Room 301, Western New England MFA Annex, Level 3
Friday, February 28, 2014
10:30 am to 11:45 am

 

The truth of war is always multiple. Homer’s Iliad gives us both Achilles and Hector, just as Tolstoy’s War and Peace opens up a panorama of perspectives. Fiction offers an unparalleled medium to explore the conflicting truths of war, yet also offers dangers. How do we negotiate politics, witnessing, and voyeurism? How can we highlight war’s ugliness and still write a compelling story? How do we portray war’s beauty and still write an ethical one? Our panel explores these age-old problems.

Moderator:

Roy Scranton's work has appeared in The New York Times, Boston Review, New Letters, LIT, and Theory & Event. He is co-editor of Fire and Forget: Short Stories from the Long War.

Phil Klay served in the United States Marine Corps and was deployed to Iraq in 2007. He is the author of the forthcoming short story collection, Redeployment, and is a contributor to Fire and Forget: Short Stories From the Long War. His work has appeared in The New York Times, Granta, and Tin House.

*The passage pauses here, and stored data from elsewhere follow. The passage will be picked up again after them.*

$ cat config.mk
export PLATFORM = sky130hd
export DESIGN_NAME = frac_mac
export DESIGN_NICKNAME = d
export VERILOG_FILES = /design/src/rtl/frac_mac_pkg.sv /design/src/rtl/frac_mac_mult.sv /design/src/rtl/frac_mac_acc.sv /design/src/rtl/frac_mac_limit.sv /design/src/rtl/frac_mac.sv
export SDC_FILE = /design/constraint.sdc
export NUM_CORES = 2
export LEC_CHECK = 0
export BUFFER_PORTS_ARGS = -buffer_cell sky130_fd_sc_hd__buf_2
export CORE_UTILIZATION = 30
export DETAILED_ROUTE_END_ITERATION = 10
export SYNTH_ARGS = -nofsm -noshare
export SYNTH_HDL_FRONTEND = slang
export SYNTH_SLANG_ARGS = --single-unit
$ cat constraint.sdc
create_clock -name clk_i -period 13.6 [get_ports clk_i]
set_input_delay 1.36 -clock clk_i [delete_from_list [all_inputs] [get_ports clk_i]]
set_output_delay 1.36 -clock clk_i [all_outputs]
set_load 0.005 [all_outputs]
$ cat src/rtl/frac_mac_pkg.sv
package frac_mac_pkg;
  typedef enum logic [1:0] {
    OP_LOAD  = 2'b00,
    OP_ADD   = 2'b01,
    OP_SUB   = 2'b10,
    OP_LOAD2 = 2'b11
  } mac_op_e;
endpackage

$ cat src/rtl/frac_mac_mult.sv
module frac_mac_mult
  import frac_mac_pkg::*;
#(
  parameter int OP_W  = 24,
  parameter int EXT_W = 8,
  parameter int SEL_W = 1,
  localparam int ACC_W = EXT_W + 2 * OP_W,
  localparam int PRD_W = 2 * OP_W + 2
) (
  input  logic             clk_i,
  input  logic             rst_ni,
  input  logic             issue_i,
  input  mac_op_e          op_i,
  input  logic [SEL_W-1:0] dst_i,
  input  logic             rnd_i,
  input  logic             sgn_a_i,
  input  logic             sgn_b_i,
  input  logic [OP_W-1:0]  opa_i,
  input  logic [OP_W-1:0]  opb_i,
  output logic             vld_o,
  output mac_op_e          op_o,
  output logic [SEL_W-1:0] dst_o,
  output logic             rnd_o,
  output logic [ACC_W-1:0] prod_o
);
  logic signed [OP_W:0]    ax, bx;
  logic signed [PRD_W-1:0] p;
  logic [ACC_W-1:0]        p_term;

  always_comb begin
    ax = {sgn_a_i & opa_i[OP_W-1], opa_i};
    bx = {sgn_b_i & opb_i[OP_W-1], opb_i};
    p  = ax * bx;
    // fractional alignment: one left shift
    p_term = {{(ACC_W-PRD_W){p[PRD_W-1]}}, p} << 1;
  end

  always_ff @(posedge clk_i or negedge rst_ni) begin
    if (!rst_ni) begin
      vld_o  <= 1'b0;
      op_o   <= OP_LOAD;
      dst_o  <= '0;
      rnd_o  <= 1'b0;
      prod_o <= '0;
    end else begin
      vld_o <= issue_i;
      if (issue_i) begin
        op_o   <= op_i;
        dst_o  <= dst_i;
        rnd_o  <= rnd_i;
        prod_o <= p_term;
      end
    end
  end
endmodule

$ cat src/rtl/frac_mac_acc.sv
module frac_mac_acc
  import frac_mac_pkg::*;
#(
  parameter int OP_W  = 24,
  parameter int EXT_W = 8,
  parameter int N_ACC = 2,
  parameter int SEL_W = 1,
  localparam int ACC_W = EXT_W + 2 * OP_W
) (
  input  logic             clk_i,
  input  logic             rst_ni,
  input  logic             vld_i,
  input  mac_op_e          op_i,
  input  logic [SEL_W-1:0] dst_i,
  input  logic             rnd_i,
  input  logic [ACC_W-1:0] prod_i,
  output logic [ACC_W-1:0] acc_o [N_ACC],
  output logic             done_o
);
  localparam logic [ACC_W-1:0] HALF = {{(ACC_W-OP_W){1'b0}}, 1'b1, {(OP_W-1){1'b0}}};

  logic [ACC_W-1:0] acc_q [N_ACC];
  logic [ACC_W-1:0] cur, sum, rsum, res;
  logic             tie;

  assign cur = acc_q[dst_i];

  always_comb begin
    unique case (op_i)
      OP_ADD:  sum = cur + prod_i;
      OP_SUB:  sum = cur - prod_i;
      default: sum = prod_i;
    endcase
    tie  = (sum[OP_W-1:0] == HALF[OP_W-1:0]);
    rsum = sum + HALF;
    if (tie) rsum[OP_W] = 1'b0;  // round half to even
    rsum[OP_W-1:0] = '0;
    res = rnd_i ? rsum : sum;
  end

  for (genvar i = 0; i < N_ACC; i++) begin : g_acc
    always_ff @(posedge clk_i or negedge rst_ni) begin
      if (!rst_ni) acc_q[i] <= '0;
      else if (vld_i && dst_i == SEL_W'(i)) acc_q[i] <= res;
    end
    assign acc_o[i] = acc_q[i];

    AST_ACC_HOLD: assert property (@(posedge clk_i) disable iff (!rst_ni)
      (!vld_i || dst_i != SEL_W'(i)) |=> $stable(acc_q[i]));
    AST_LOAD_TERM: assert property (@(posedge clk_i) disable iff (!rst_ni)
      (vld_i && dst_i == SEL_W'(i) && !rnd_i && (op_i == OP_LOAD || op_i == OP_LOAD2))
      |=> acc_q[i] == $past(prod_i));
    AST_RND_LSP_ZERO: assert property (@(posedge clk_i) disable iff (!rst_ni)
      (vld_i && dst_i == SEL_W'(i) && rnd_i) |=> acc_q[i][OP_W-1:0] == '0);
  end

  always_ff @(posedge clk_i or negedge rst_ni) begin
    if (!rst_ni) done_o <= 1'b0;
    else         done_o <= vld_i;
  end

  AST_DONE_LAT: assert property (@(posedge clk_i) disable iff (!rst_ni)
    vld_i |=> done_o);
  AST_DONE_IDLE: assert property (@(posedge clk_i) disable iff (!rst_ni)
    !vld_i |=> !done_o);
endmodule

$ cat src/rtl/frac_mac_limit.sv
module frac_mac_limit #(
  parameter int OP_W  = 24,
  parameter int EXT_W = 8,
  localparam int ACC_W = EXT_W + 2 * OP_W,
  localparam int TOP_W = EXT_W + 1
) (
  input  logic [ACC_W-1:0] acc_i,
  output logic [OP_W-1:0]  data_o,
  output logic             limit_o
);
  logic [TOP_W-1:0] top;

  always_comb begin
    top     = acc_i[ACC_W-1 -: TOP_W];
    limit_o = !((&top) || !(|top));
    if (!limit_o)           data_o = acc_i[2*OP_W-1 -: OP_W];
    else if (acc_i[ACC_W-1]) data_o = {1'b1, {(OP_W-1){1'b0}}};
    else                    data_o = {1'b0, {(OP_W-1){1'b1}}};
  end
endmodule

$ cat src/rtl/frac_mac.sv
module frac_mac
  import frac_mac_pkg::*;
#(
  parameter int OP_W  = 24,
  parameter int EXT_W = 8,
  localparam int ACC_W = EXT_W + 2 * OP_W,
  localparam int N_ACC = 2,
  localparam int SEL_W = 1
) (
  input  logic             clk_i,
  input  logic             rst_ni,
  input  logic             issue_i,
  input  logic [1:0]       op_i,
  input  logic             dst_i,
  input  logic             rnd_i,
  input  logic             sgn_a_i,
  input  logic             sgn_b_i,
  input  logic [OP_W-1:0]  opa_i,
  input  logic [OP_W-1:0]  opb_i,
  input  logic             rd_sel_i,
  output logic [OP_W-1:0]  rd_data_o,
  output logic             rd_limit_o,
  output logic             done_o,
  output logic [ACC_W-1:0] acc_a_o,
  output logic [ACC_W-1:0] acc_b_o
);
  logic             s1_vld, s1_rnd;
  mac_op_e          s1_op;
  logic [SEL_W-1:0] s1_dst;
  logic [ACC_W-1:0] s1_prod;
  logic [ACC_W-1:0] acc [N_ACC];
  logic [ACC_W-1:0] rd_acc;

  frac_mac_mult #(.OP_W(OP_W), .EXT_W(EXT_W), .SEL_W(SEL_W)) u_mult (
    .clk_i   (clk_i),
    .rst_ni  (rst_ni),
    .issue_i (issue_i),
    .op_i    (mac_op_e'(op_i)),
    .dst_i   (dst_i),
    .rnd_i   (rnd_i),
    .sgn_a_i (sgn_a_i),
    .sgn_b_i (sgn_b_i),
    .opa_i   (opa_i),
    .opb_i   (opb_i),
    .vld_o   (s1_vld),
    .op_o    (s1_op),
    .dst_o   (s1_dst),
    .rnd_o   (s1_rnd),
    .prod_o  (s1_prod)
  );

  frac_mac_acc #(.OP_W(OP_W), .EXT_W(EXT_W), .N_ACC(N_ACC), .SEL_W(SEL_W)) u_acc (
    .clk_i  (clk_i),
    .rst_ni (rst_ni),
    .vld_i  (s1_vld),
    .op_i   (s1_op),
    .dst_i  (s1_dst),
    .rnd_i  (s1_rnd),
    .prod_i (s1_prod),
    .acc_o  (acc),
    .done_o (done_o)
  );

  assign acc_a_o = acc[0];
  assign acc_b_o = acc[1];
  assign rd_acc  = acc[rd_sel_i];

  frac_mac_limit #(.OP_W(OP_W), .EXT_W(EXT_W)) u_limit (
    .acc_i   (rd_acc),
    .data_o  (rd_data_o),
    .limit_o (rd_limit_o)
  );

  AST_SAT_CODE: assert property (@(posedge clk_i) disable iff (!rst_ni)
    rd_limit_o |-> (rd_data_o == {1'b0, {(OP_W-1){1'b1}}} ||
                    rd_data_o == {1'b1, {(OP_W-1){1'b0}}}));
  AST_SAT_SIGN: assert property (@(posedge clk_i) disable iff (!rst_ni)
    rd_limit_o |-> rd_data_o[OP_W-1] == rd_acc[ACC_W-1]);
  AST_ISSUE_STAGE: assert property (@(posedge clk_i) disable iff (!rst_ni)
    issue_i |=> s1_vld);
endmodule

Joydeep Roy-Bhattacharya has taught at the University of Pennsylvania, Bard College, and SUNY Albany. His novels include The Gabriel Club, The Storyteller of Marrakesh, and The Watch.

Peter Molin is a United States Army infantry officer who currently teaches in the Department of English and Philosophy at the United States Military Academy at West Point. He has a PhD in English from Indiana University and deployment experience in the Sinai, Kosovo, and Afghanistan.